Retype, word for word, every line of the records below starting at the one that contains "input wire logic [$bits(bus_i.f_start)-1:0]" and ending at the one that contains "input wire logic [$bits(bus_i.pulse_num)-1:0]"; include both of those lines and nothing more.

Stored data entries
......

--- config.mk ---
export PLATFORM = sky130hd
export DESIGN_NAME = dds_phase_gen_flat
export DESIGN_NICKNAME = d
export VERILOG_FILES = /design/src/rtl/dds_phase_gen_if.sv /design/src/rtl/dds_phase_gen.sv /design/src/flat_wrapper.sv
export SDC_FILE = /design/constraint.sdc
export NUM_CORES = 1
export LEC_CHECK = 0
export BUFFER_PORTS_ARGS = -buffer_cell sky130_fd_sc_hd__buf_2
export CAP_MARGIN = 20
export CORE_ASPECT_RATIO = 0.75
export CORE_UTILIZATION = 35
export DETAILED_ROUTE_END_ITERATION = 8
export GPL_ROUTABILITY_DRIVEN = 1
export MAX_ROUTING_LAYER = met4
export PLACE_DENSITY_LB_ADDON = 0.1
export SYNTH_ARGS = -nofsm -noshare
export SYNTH_HDL_FRONTEND = slang
export SYNTH_SLANG_ARGS = --single-unit
export TNS_END_PERCENT = 5
--- constraint.sdc ---
create_clock -name sys_clk -period 14.1 [get_ports sys_clk]
set_input_delay 1.41 -clock sys_clk [delete_from_list [all_inputs] [get_ports sys_clk]]
set_output_delay 1.41 -clock sys_clk [all_outputs]
set_load 0.05 [all_outputs]
--- src/rtl/dds_phase_gen_if.sv ---
// Control/config/output bundle between the radar timing controller and the
// DDS phase generator. The controller side uses the master modport, the
// phase generator the slave modport.
interface dds_phase_gen_if #(
  parameter int unsigned ACC_W = 32,
  parameter int unsigned CNT_W = 16
);

  // Controller -> phase generator
  logic             start;
  logic             stop;
  logic [1:0]       mode;
  logic [ACC_W-1:0] f_start;
  logic [ACC_W-1:0] f_step;
  logic [CNT_W-1:0] sweep_len;
  logic [CNT_W-1:0] gap_len;
  logic [7:0]       pulse_num;

  // Phase generator -> DDS core / controller
  logic [22:0]      rom_addr_reg;
  logic             phase_valid;
  logic             sweep_sync;
  logic             busy;
  logic             done;

  modport master (
    output start, stop, mode, f_start, f_step, sweep_len, gap_len, pulse_num,
    input  rom_addr_reg, phase_valid, sweep_sync, busy, done
  );

  modport slave (
    input  start, stop, mode, f_start, f_step, sweep_len, gap_len, pulse_num,
    output rom_addr_reg, phase_valid, sweep_sync, busy, done
  );

endinterface

--- src/rtl/dds_phase_gen.sv ---
// Phase-word source for the sine/cosine DDS lookup core.
// Produces CW, up-chirp, down-chirp and triangle LFM phase sequences as a
// registered 23-bit ROM address (top bits of an ACC_W-bit accumulator),
// with burst/pulse counting, inter-sweep gaps and start/stop/done handshake.
//
// Build option: define PHASE_DITHER_EN to add a 16-bit Galois LFSR dither
// below the truncation point (requires ACC_W > 23). Default build: plain
// truncation, no LFSR.
module dds_phase_gen #(
  parameter int unsigned ACC_W = 32,
  parameter int unsigned CNT_W = 16
) (
  input logic             sys_clk,
  input logic             sys_rst,
  dds_phase_gen_if.slave  bus
);

  localparam int unsigned AddrW = 23;

  typedef enum logic [1:0] {
    StIdle  = 2'b00,
    StSweep = 2'b01,
    StGap   = 2'b10
  } state_e;

  localparam logic [1:0] ModeCw   = 2'b00;
  localparam logic [1:0] ModeUp   = 2'b01;
  localparam logic [1:0] ModeDown = 2'b10;
  localparam logic [1:0] ModeTri  = 2'b11;

  // Control state
  state_e           state_q, state_d;
  logic [CNT_W-1:0] cnt_q, cnt_d;      // remaining samples (SWEEP) or gap cycles (GAP)
  logic             first_q, first_d;  // next SWEEP cycle emits the first sample
  logic [7:0]       pcnt_q, pcnt_d;    // completed sweeps in this burst
  logic             dir_q, dir_d;      // triangle direction: 0 rising, 1 falling

  // Configuration captured when a burst is accepted
  logic [1:0]       mode_q, mode_d;
  logic [ACC_W-1:0] fstart_q, fstart_d;
  logic [ACC_W-1:0] fstep_q, fstep_d;
  logic [CNT_W-1:0] len_q, len_d;      // already forced to at least 1
  logic [CNT_W-1:0] gap_q, gap_d;
  logic [7:0]       pnum_q, pnum_d;

  // Datapath
  logic [ACC_W-1:0] acc_q, acc_d;
  logic [ACC_W-1:0] fcw_q, fcw_d;
  logic [ACC_W-1:0] fcw_next;          // fcw after this cycle's chirp update
  logic [ACC_W-1:0] samp_acc;          // value presented to the truncation

  // Registered outputs
  logic [AddrW-1:0] addr_q, addr_d;
  logic             valid_q, valid_d;
  logic             sync_q, sync_d;
  logic             busy_q, busy_d;
  logic             done_q, done_d;

  logic             accept;
  logic [CNT_W-1:0] len_in_eff;
  logic [7:0]       pcnt_inc;

  assign accept     = (state_q == StIdle) && bus.start && !bus.stop;
  assign len_in_eff = (bus.sweep_len == '0) ? CNT_W'(1) : bus.sweep_len;
  assign pcnt_inc   = pcnt_q + 8'd1;

`ifdef PHASE_DITHER_EN
  localparam int unsigned DithW    = (ACC_W - AddrW > 16) ? 16 : (ACC_W - AddrW);
  localparam logic [15:0] LfsrSeed = 16'hACE1;
  // Right-shifting Galois form of x^16 + x^14 + x^13 + x^11 + 1
  localparam logic [15:0] LfsrMask = 16'hB400;

  logic [15:0] lfsr_q, lfsr_d;
  logic        advance;

  assign advance  = (state_q == StSweep) && !bus.stop;
  assign samp_acc = acc_q + ACC_W'(lfsr_q[DithW-1:0]);

  // LFSR next state: reseed on burst accept, step once per active sweep cycle
  always_comb begin
    lfsr_d = lfsr_q;
    if (accept) begin
      lfsr_d = LfsrSeed;
    end else if (advance) begin
      lfsr_d = {1'b0, lfsr_q[15:1]} ^ (lfsr_q[0] ? LfsrMask : 16'h0000);
    end
  end

  // LFSR register
  always_ff @(posedge sys_clk or posedge sys_rst) begin
    if (sys_rst) begin
      lfsr_q <= LfsrSeed;
    end else begin
      lfsr_q <= lfsr_d;
    end
  end
`else
  assign samp_acc = acc_q;
`endif

  // Chirp-rate update applied on every active sweep cycle
  always_comb begin
    fcw_next = fcw_q;
    unique case (mode_q)
      ModeUp:   fcw_next = fcw_q + fstep_q;
      ModeDown: fcw_next = fcw_q - fstep_q;
      ModeTri:  fcw_next = dir_q ? (fcw_q - fstep_q) : (fcw_q + fstep_q);
      default:  fcw_next = fcw_q;
    endcase
  end

  // Next-state, datapath and output decode
  always_comb begin
    state_d  = state_q;
    cnt_d    = cnt_q;
    first_d  = first_q;
    pcnt_d   = pcnt_q;
    dir_d    = dir_q;
    mode_d   = mode_q;
    fstart_d = fstart_q;
    fstep_d  = fstep_q;
    len_d    = len_q;
    gap_d    = gap_q;
    pnum_d   = pnum_q;
    acc_d    = acc_q;
    fcw_d    = fcw_q;
    addr_d   = addr_q;
    valid_d  = 1'b0;
    sync_d   = 1'b0;
    done_d   = 1'b0;

    unique case (state_q)
      StIdle: begin
        if (accept) begin
          mode_d   = bus.mode;
          fstart_d = bus.f_start;
          fstep_d  = bus.f_step;
          len_d    = len_in_eff;
          gap_d    = bus.gap_len;
          pnum_d   = bus.pulse_num;
          acc_d    = '0;
          fcw_d    = bus.f_start;
          cnt_d    = len_in_eff;
          first_d  = 1'b1;
          pcnt_d   = '0;
          dir_d    = 1'b0;
          state_d  = StSweep;
        end
      end

      StSweep: begin
        if (bus.stop) begin
          state_d = StIdle;
        end else begin
          addr_d  = samp_acc[ACC_W-1 -: AddrW];
          valid_d = 1'b1;
          sync_d  = first_q;
          first_d = 1'b0;
          acc_d   = acc_q + fcw_q;
          fcw_d   = fcw_next;
          cnt_d   = cnt_q - CNT_W'(1);
          if (cnt_q == CNT_W'(1)) begin
            // Last sample of this sweep
            pcnt_d = pcnt_inc;
            if ((pnum_q != 8'd0) && (pcnt_inc == pnum_q)) begin
              state_d = StIdle;
              done_d  = 1'b1;
            end else begin
              // Chirps restart from f_start at phase 0; triangle reverses
              // slope but keeps phase and fcw continuous; CW just runs on.
              if ((mode_q == ModeUp) || (mode_q == ModeDown)) begin
                acc_d = '0;
                fcw_d = fstart_q;
              end
              if (mode_q == ModeTri) begin
                dir_d = ~dir_q;
              end
              if (gap_q != '0) begin
                state_d = StGap;
                cnt_d   = gap_q;
              end else begin
                cnt_d   = len_q;
                first_d = 1'b1;
              end
            end
          end
        end
      end

      StGap: begin
        if (bus.stop) begin
          state_d = StIdle;
        end else begin
          cnt_d = cnt_q - CNT_W'(1);
          if (cnt_q == CNT_W'(1)) begin
            state_d = StSweep;
            cnt_d   = len_q;
            first_d = 1'b1;
          end
        end
      end

      default: begin
        state_d = StIdle;
      end
    endcase

    // busy reflects the state being entered, so it drops the cycle IDLE returns
    busy_d = (state_d != StIdle);
  end

  // State, datapath and output registers
  always_ff @(posedge sys_clk or posedge sys_rst) begin
    if (sys_rst) begin
      state_q  <= StIdle;
      cnt_q    <= '0;
      first_q  <= 1'b0;
      pcnt_q   <= '0;
      dir_q    <= 1'b0;
      mode_q   <= ModeCw;
      fstart_q <= '0;
      fstep_q  <= '0;
      len_q    <= '0;
      gap_q    <= '0;
      pnum_q   <= '0;
      acc_q    <= '0;
      fcw_q    <= '0;
      addr_q   <= '0;
      valid_q  <= 1'b0;
      sync_q   <= 1'b0;
      busy_q   <= 1'b0;
      done_q   <= 1'b0;
    end else begin
      state_q  <= state_d;
      cnt_q    <= cnt_d;
      first_q  <= first_d;
      pcnt_q   <= pcnt_d;
      dir_q    <= dir_d;
      mode_q   <= mode_d;
      fstart_q <= fstart_d;
      fstep_q  <= fstep_d;
      len_q    <= len_d;
      gap_q    <= gap_d;
      pnum_q   <= pnum_d;
      acc_q    <= acc_d;
      fcw_q    <= fcw_d;
      addr_q   <= addr_d;
      valid_q  <= valid_d;
      sync_q   <= sync_d;
      busy_q   <= busy_d;
      done_q   <= done_d;
    end
  end

  assign bus.rom_addr_reg = addr_q;
  assign bus.phase_valid  = valid_q;
  assign bus.sweep_sync   = sync_q;
  assign bus.busy         = busy_q;
  assign bus.done         = done_q;

endmodule
--- src/flat_wrapper.sv ---
// flat-port wrapper written by rule: the top's interface ports become plain ports
module dds_phase_gen_flat 
#(
  parameter int unsigned ACC_W = 32,
  parameter int unsigned CNT_W = 16
)
  (sys_clk, sys_rst, bus_start, bus_stop, bus_mode, bus_f_start, bus_f_step, bus_sweep_len, bus_gap_len, bus_pulse_num, bus_rom_addr_reg, bus_phase_valid, bus_sweep_sync, bus_busy, bus_done);
  dds_phase_gen_if #(.ACC_W(ACC_W), .CNT_W(CNT_W)) bus_i ();
  input logic sys_clk;
  input logic sys_rst;
  input wire logic [$bits(bus_i.start)-1:0] bus_start;
  input wire logic [$bits(bus_i.stop)-1:0] bus_stop;
  input wire logic [$bits(bus_i.mode)-1:0] bus_mode;
  input wire logic [$bits(bus_i.f_start)-1:0] bus_f_start;
  input wire logic [$bits(bus_i.f_step)-1:0] bus_f_step;
  input wire logic [$bits(bus_i.sweep_len)-1:0] bus_sweep_len;
  input wire logic [$bits(bus_i.gap_len)-1:0] bus_gap_len;
  input wire logic [$bits(bus_i.pulse_num)-1:0] bus_pulse_num;
  output wire logic [$bits(bus_i.rom_addr_reg)-1:0] bus_rom_addr_reg;
  output wire logic [$bits(bus_i.phase_valid)-1:0] bus_phase_valid;
  output wire logic [$bits(bus_i.sweep_sync)-1:0] bus_sweep_sync;
  output wire logic [$bits(bus_i.busy)-1:0] bus_busy;
  output wire logic [$bits(bus_i.done)-1:0] bus_done;
  assign bus_i.start = bus_start;
  assign bus_i.stop = bus_stop;
  assign bus_i.mode = bus_mode;
  assign bus_i.f_start = bus_f_start;
  assign bus_i.f_step = bus_f_step;
  assign bus_i.sweep_len = bus_sweep_len;
  assign bus_i.gap_len = bus_gap_len;
  assign bus_i.pulse_num = bus_pulse_num;
  assign bus_rom_addr_reg = bus_i.rom_addr_reg;
  assign bus_phase_valid = bus_i.phase_valid;
  assign bus_sweep_sync = bus_i.sweep_sync;
  assign bus_busy = bus_i.busy;
  assign bus_done = bus_i.done;
  dds_phase_gen #(.ACC_W(ACC_W), .CNT_W(CNT_W)) u_core (.sys_clk(sys_clk), .sys_rst(sys_rst), .bus(bus_i));
endmodule
==> results_tabular.tex <==
\begin{tabular}{lr}
\hline
Metric & Value \\
\hline
\multicolumn{2}{l}{\textbf{Hold path}} \\
Hold Path Stages & 2 \\
Hold/Removal Path Class & flop to flop \\
Worst Hold Endpoint & u\_core.bus.rom\_addr\_reg[7] \\
Hold Startpoint & u\_core.bus.rom\_addr\_reg[7] \\
\multicolumn{2}{l}{\textbf{Global route}} \\
Total routing usage reported by global routing & 22.5\% \\
Maximum number of pins on one net before global-route repair & 109 \\
Global-route wire length before repair & 79.2 mm \\
Residual overflow from global routing & 0 \\
Via count of the first global-routing pass & 13600 \\
Initial antenna violation count & 1 \\
\multicolumn{2}{l}{\textbf{STA}} \\
Worst slew margin relative to its limit & 29.5\% \\
Worst hold slack & 0.470 ns \\
Post-Route Setup TNS & 0 ns \\
Total count of max-transition violations in the final report & 0 \\
Worst-margin pin slew & 1.05 ns \\
Max Freq & 267 MHz \\
Post-route clock period utilization & 26.5\% \\
Final count of hold timing violations & 0 \\
Setup repair after global routing missed its margin & no \\
Number of setup violations in the final report & 0 \\
Crit path time final & 3.74 ns \\
Clock skew & 0.0141 ns \\
\multicolumn{2}{l}{\textbf{Synthesis}} \\
Post-synth net total & 2003 \\
Simple-Gate Fraction of Synth Area & 14.6\% \\
Mapped Cells & 1785 \\
Post-synthesis mux area share & 7.99\% \\
Distinct cell type count of the synthesized netlist & 83 \\
Primary FF master, synth & sky130\_fd\_sc\_hd\_\_dfrtp\_1 \\
Synth area leaders & sky130\_fd\_sc\_hd\_\_dfrtp\_1, sky130\_fd\_sc\_hd\_\_ha\_1, sky130\_fd\_sc\_hd\_\_mux2\_2, sky130\_fd\_sc\_hd\_\_a21oi\_1, sky130\_fd\_sc\_hd\_\_nand2\_1 \\
Post-synth top area share & 35.6\% \\
Synthesized-area fraction occupied by adder cells & 8.68\% \\
Proportion of synthesized flip-flops having asynchronous set or reset & 100\% \\
Area fraction in compound gates after synthesis & 24.6\% \\
Mean Syn Cell Area & 8.86 µm² \\
Share of the synthesized netlist area taken by xor and xnor gates & 4.04\% \\
Total number of yosys warnings & 0 \\
Mapped Area & 15800 µm² \\
Register area share after synthesis & 35.6\% \\
Area leader, netlist & sky130\_fd\_sc\_hd\_\_dfrtp\_1 \\
Largest family of logic cells by synthesized area & compound AO/OA/AOI/OAI gates \\
EDFF count, synth & 0 \\
Post-synthesis register bit count & 225 \\
\multicolumn{2}{l}{\textbf{Finish}} \\
Number of non-filler instances in the completed layout & 2475 \\
Post-synthesis to final-layout area growth & 13.6\% \\
Filler cell count in the final layout & 4546 \\
Count of nets after finishing & 2087 \\
Most frequent cells in the layout & sky130\_fd\_sc\_hd\_\_dfrtp\_1, sky130\_fd\_sc\_hd\_\_nand2\_1, sky130\_fd\_sc\_hd\_\_a21oi\_1 \\
Share of final-layout standard cells stronger than drive strength 1 & 18.4\% \\
Post-route design area & 18000 µm² \\
Most common library cell in the layout ignoring fill and taps & sky130\_fd\_sc\_hd\_\_dfrtp\_1 \\
\multicolumn{2}{l}{\textbf{Routing}} \\
Wire length after detailed routing & 49.9 mm \\
Met3 WL & 1.98 mm \\
Highest routing layer actually used & met4 \\
DRC marker count from the first detailed-route iteration & 1004 \\
WL/cell & 20.2 µm \\
Routed via count divided by cell count & 5.61 \\
Number of detailed-route iterations in the first pass & 9 \\
Routed wl met2 & 22.3 mm \\
DRC errors left & 2 \\
Post-DRT Antenna Nets & 0 \\
Total number of vias & 13900 \\
Met1 wire length & 24.7 mm \\
\multicolumn{2}{l}{\textbf{Clock tree}} \\
Number of gates resized after CTS & 0 \\
Cell at the root of the clock tree & sky130\_fd\_sc\_hd\_\_clkbuf\_16 \\
Clk slew on worst S/H paths & 0.06 ns \\
Number of setup buffers added after CTS & 0 \\
Clock tree from TritonCTS & built \\
Hold-fix buffers, CTS & 0 \\
Skew-Pair Late Insertion Delay & 0.56 ns \\
Maximum level of the CTS H-tree & 1 \\
Clock Sink Count & 225 \\
Number of buffers created by CTS & 26 \\
Maximum root-to-sink buffer count & 3 \\
\multicolumn{2}{l}{\textbf{Worst setup path}} \\
Register-to-Register Path Depth & 8 \\
Chain of cells forming the critical path & nor4\_1 -> nand4b\_1 -> a21oi\_4 -> nand2\_1 -> o311ai\_1 -> a32oi\_1 -> and2\_1 -> a211o\_1 \\
Category of the critical setup timing path & flop to flop \\
R2R Path End & u\_core.fcw\_q[28] \\
Startpoint of the most critical register-to-register path & u\_core.cnt\_q[2] \\
Setup slack, reg-to-reg & 10.36 ns \\
Worst path slowest cell & sky130\_fd\_sc\_hd\_\_nor4\_1 \\
Crit start category & flop \\
Critical path's largest stage delay & 0.91 ns \\
Worst setup EP type & flop \\
Top fanout value on the critical path & 14 \\
Data arrival time of the worst path & 4.18 ns \\
Required time worst endpoint & 14.54 ns \\
\multicolumn{2}{l}{\textbf{Floorplan}} \\
Core footprint & 44600 µm² \\
Initial core utilization & 35.5\% \\
Number of top-level design ports & 137 \\
Number of standard-cell rows in the floorplan & 67 \\
Die Area & 46100 µm² \\
Chip Width & 248 µm \\
Die Y & 186 µm \\
\multicolumn{2}{l}{\textbf{Placement}} \\
HPWL after detailed placement & 36.1 mm \\
Placed Cells & 2427 \\
Placer's final routability congestion estimate & 0.915 \\
Count of input and output buffers & 136 \\
Placed instance area & 17000 µm² \\
\multicolumn{2}{l}{\textbf{Run}} \\
Max\_cap viols & 0 \\
\multicolumn{2}{l}{\textbf{Run status}} \\
Result of the run & finished, violations left \\
Violations in the final reports & design-rule violations \\
\multicolumn{2}{l}{\textbf{Pwr}} \\
Leakage power total & 0.00813 µW \\
Maximum ir drop on the vdd rail & 0.0000910 V \\
Cell area power density & 214 nW/µm² \\
\hline
\end{tabular}
[critical path: cells and delay by family (launching register included)]
kind,cells,cell delay [ns]
compound gates,4,1.27
flops,1,0.43
simple gates,4,1.91
[cells in the mapped netlist (14+ instances only)]
master	n
sky130_fd_sc_hd__dfrtp_1	225
sky130_fd_sc_hd__nand2_1	200
sky130_fd_sc_hd__a21oi_1	159
sky130_fd_sc_hd__nor2_1	123
sky130_fd_sc_hd__o21ai_0	112
sky130_fd_sc_hd__mux2_2	107
sky130_fd_sc_hd__ha_1	105
sky130_fd_sc_hd__inv_1	82
sky130_fd_sc_hd__clkbuf_1	77
sky130_fd_sc_hd__xnor2_1	61
sky130_fd_sc_hd__a211oi_1	41
sky130_fd_sc_hd__nor3_1	32
sky130_fd_sc_hd__a21o_1	31
sky130_fd_sc_hd__a22o_1	28
sky130_fd_sc_hd__o31ai_1	25
sky130_fd_sc_hd__o21bai_1	23
sky130_fd_sc_hd__o211ai_1	21
sky130_fd_sc_hd__a31oi_1	20
sky130_fd_sc_hd__nor4_1	20
sky130_fd_sc_hd__nand3_1	18
sky130_fd_sc_hd__and3_1	15
sky130_fd_sc_hd__o22ai_1	15
sky130_fd_sc_hd__nand2b_1	14
sky130_fd_sc_hd__nor2b_1	14
[logic make-up (layout without fill, tap and decap cells)]
logic type                 Yosys count  in the layout
xor gates and xnor gates            73             73
and+or+nand+nor                    498            498
DFF                                225            225
AOI/OAI and AO/OA                  586            586
other                                0              1
muxes                              113            113
buffers and inverters              182            285
adders and majority gates          108            108
[final cells by class]
cell class                      instances  area (µm²)  share of cell area (%)
Inverter                               82         315                    1.75
Sequential cell                       225        5630                    31.3
Tap cell                              586         733                    4.08
Clock inverter                         16         233                    1.29
Timing Repair Buffer                  156         843                    4.69
Multi-Input combinational cell       1378        9500                    52.8
Antenna cell                            1        2.50                  0.0139
Clock buffer                           31         721                    4.01
[through the flow]
stage          utilization, %  setup slack (ns)  power, µW
3_5_place_dp             38.2             10.08       3060
5_1_grt                  40.3             10.15       4140
4_1_cts                  40.3             10.36       3850
2_1_floorplan               -              6.53       2520
3_3_place_gp             38.2             10.16       3050
6_report                 40.3             10.36       3850
[power by group]
group / internal [µW] / total [µW] / switching [µW]
clock network: 472 / 769 / 297
logic: 804 / 2040 / 1230
registers: 833 / 1040 / 210
[worst max path at each step]
stage	start	to	slack, ns	cells after the start
after detailed placement	bus_stop	u_core.fcw_q[15]	10.08	11
after CTS	u_core.cnt_q[2]	u_core.fcw_q[28]	10.36	8
after floorplan	sys_rst	u_core.acc_q[0]	6.53	1
after global placement	bus_stop	u_core.pcnt_q[1]	10.16	7
final	u_core.cnt_q[2]	u_core.fcw_q[28]	10.36	8
after global routing	u_core.cnt_q[2]	u_core.fcw_q[28]	10.15	8
[routing by layer]
metal  vias to the layer above  track usage, %
li1                       6678               -
met1                      6828            32.0
met2                       312            34.3
met3                        69            2.67
met4                         0            4.71
met5                         -               -
(Power assumes the default switching activity.)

......

▶ [WORKED SOLUTION]:
  input wire logic [$bits(bus_i.f_start)-1:0] bus_f_start;
  input wire logic [$bits(bus_i.f_step)-1:0] bus_f_step;
  input wire logic [$bits(bus_i.sweep_len)-1:0] bus_sweep_len;
  input wire logic [$bits(bus_i.gap_len)-1:0] bus_gap_len;
  input wire logic [$bits(bus_i.pulse_num)-1:0] bus_pulse_num;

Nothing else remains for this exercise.